What was however both telling and heartening was that not once, even in the very early stages of the Duchess’s pregnancy was her son referred to as anything other than what he is, namely a baby. The absence of the word ‘foetus’ which we hear so often in relation to pregnant women, especially in the time before the baby becomes viable, was noticeable. Not once did any reporter or journalist refer to the Royal Baby as ‘the products of conception’, ‘a bunch of cells’, a ‘future potential person’ but for the entire duration of the pregnancy, his humanity and future destiny was explicit. The pregnancy even prompted a rushed change to the succession laws to ensure that the baby would automatically succeed to the throne regardless of their gender.
How many other unborn children have the privilege of being deemed so important that they necessitate a change to the country’s legislation? That’s not in any way to begrudge the status of the newborn, but instead of fighting for an unattainable equality of birth, (far better to concentrate our minds on the equality of death) surely we should all be fighting for the equality for every unborn child to be deemed a baby and thus accorded the opportunity of life?

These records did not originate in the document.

$ cat src/hdl/quant_mult.sv
// Four-stage signed coefficient by unsigned factor multiplier with stall, one per output lane
`include "jpeg_quant_consts.svh"

module quant_mult (
    input  logic                               clk,
    input  logic                               resetn,
    input  logic                               en,
    input  logic                               in_valid,
    input  jpeg_quant_pkg::coef_t              a_in,
    input  jpeg_quant_pkg::qfac_t              b_in,
    output logic signed [`JQ_DW+`JQ_MBITS-1:0] out,
    output logic                               out_valid
);

    // Factor split into a 7-bit low part and the remaining high part
    localparam int LO_BITS = 7;
    localparam int HI_BITS = `JQ_MBITS - LO_BITS;
    localparam int PW      = `JQ_DW + `JQ_MBITS;

    jpeg_quant_pkg::coef_t            a_r;
    jpeg_quant_pkg::qfac_t            b_r;
    logic signed [`JQ_DW+LO_BITS-1:0] pp_lo;
    logic signed [`JQ_DW+HI_BITS-1:0] pp_hi;
    logic signed [PW-1:0]             sum_r;
    logic [`JQ_MULT_STAGES-1:0]       vld;

    always_ff @(posedge clk) begin
        if (!resetn) begin
            vld <= '0;
        end else if (en) begin
            vld <= {vld[`JQ_MULT_STAGES-2:0], in_valid};
        end
    end

    always_ff @(posedge clk) begin
        if (en) begin
            a_r   <= a_in;
            b_r   <= b_in;
            // Zero-extended factor halves keep the products signed
            pp_lo <= a_r * $signed({1'b0, b_r[LO_BITS-1:0]});
            pp_hi <= a_r * $signed({1'b0, b_r[`JQ_MBITS-1:LO_BITS]});
            sum_r <= (PW'(pp_hi) <<< LO_BITS) + PW'(pp_lo);
            out   <= sum_r;
        end
    end

    assign out_valid = vld[`JQ_MULT_STAGES-1];

endmodule

$ cat config.mk
export PLATFORM = sky130hd
export DESIGN_NAME = quant_mult
export DESIGN_NICKNAME = d
export VERILOG_FILES = /design/src/hdl/jpeg_quant_pkg.sv /design/src/hdl/quant_mult.sv
export VERILOG_INCLUDE_DIRS = /design/src /design/src/hdl
export SDC_FILE = /design/constraint.sdc
export NUM_CORES = 1
export LEC_CHECK = 0
export BUFFER_PORTS_ARGS = -buffer_cell sky130_fd_sc_hd__buf_2
export CORE_UTILIZATION = 31
export DETAILED_ROUTE_END_ITERATION = 8
export SYNTH_ARGS = -nofsm -noshare
export SYNTH_HDL_FRONTEND = slang
export SYNTH_SLANG_ARGS = --single-unit
$ cat constraint.sdc
create_clock -name clk -period 9.7 [get_ports clk]
set_input_delay 0.97 -clock clk [delete_from_list [all_inputs] [get_ports clk]]
set_output_delay 0.97 -clock clk [all_outputs]
set_load 0.01 [all_outputs]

Whilst we were all quite rightly desperately excited for the royal couple, I wish that some of the excitement and magic of pregnancy could be transferred elsewhere, to the frightened pregnant teen, to the single mother living in a run-down tower block, to the homeless drug addict whose baby will most probably be born with an addiction. Whilst the world was watching and waiting in breathless anticipation, I wondered how many other mothers would be labouring, perhaps alone, without the huge amount of support and well-wishers or loving family unit that the Duchess is fortunate to possess and was reminded of the gross inequality regarding how their pregnancies are viewed by society. Whereas the world would have reacted with horror had the Duchess suddenly decided to abort, proving that the whole notion of choice is a misnomer, had the teen mum or drug addict had an abortion, it would have been seen as the morally correct course of action, that these children would have been better off not born, due to their status and potential health problems.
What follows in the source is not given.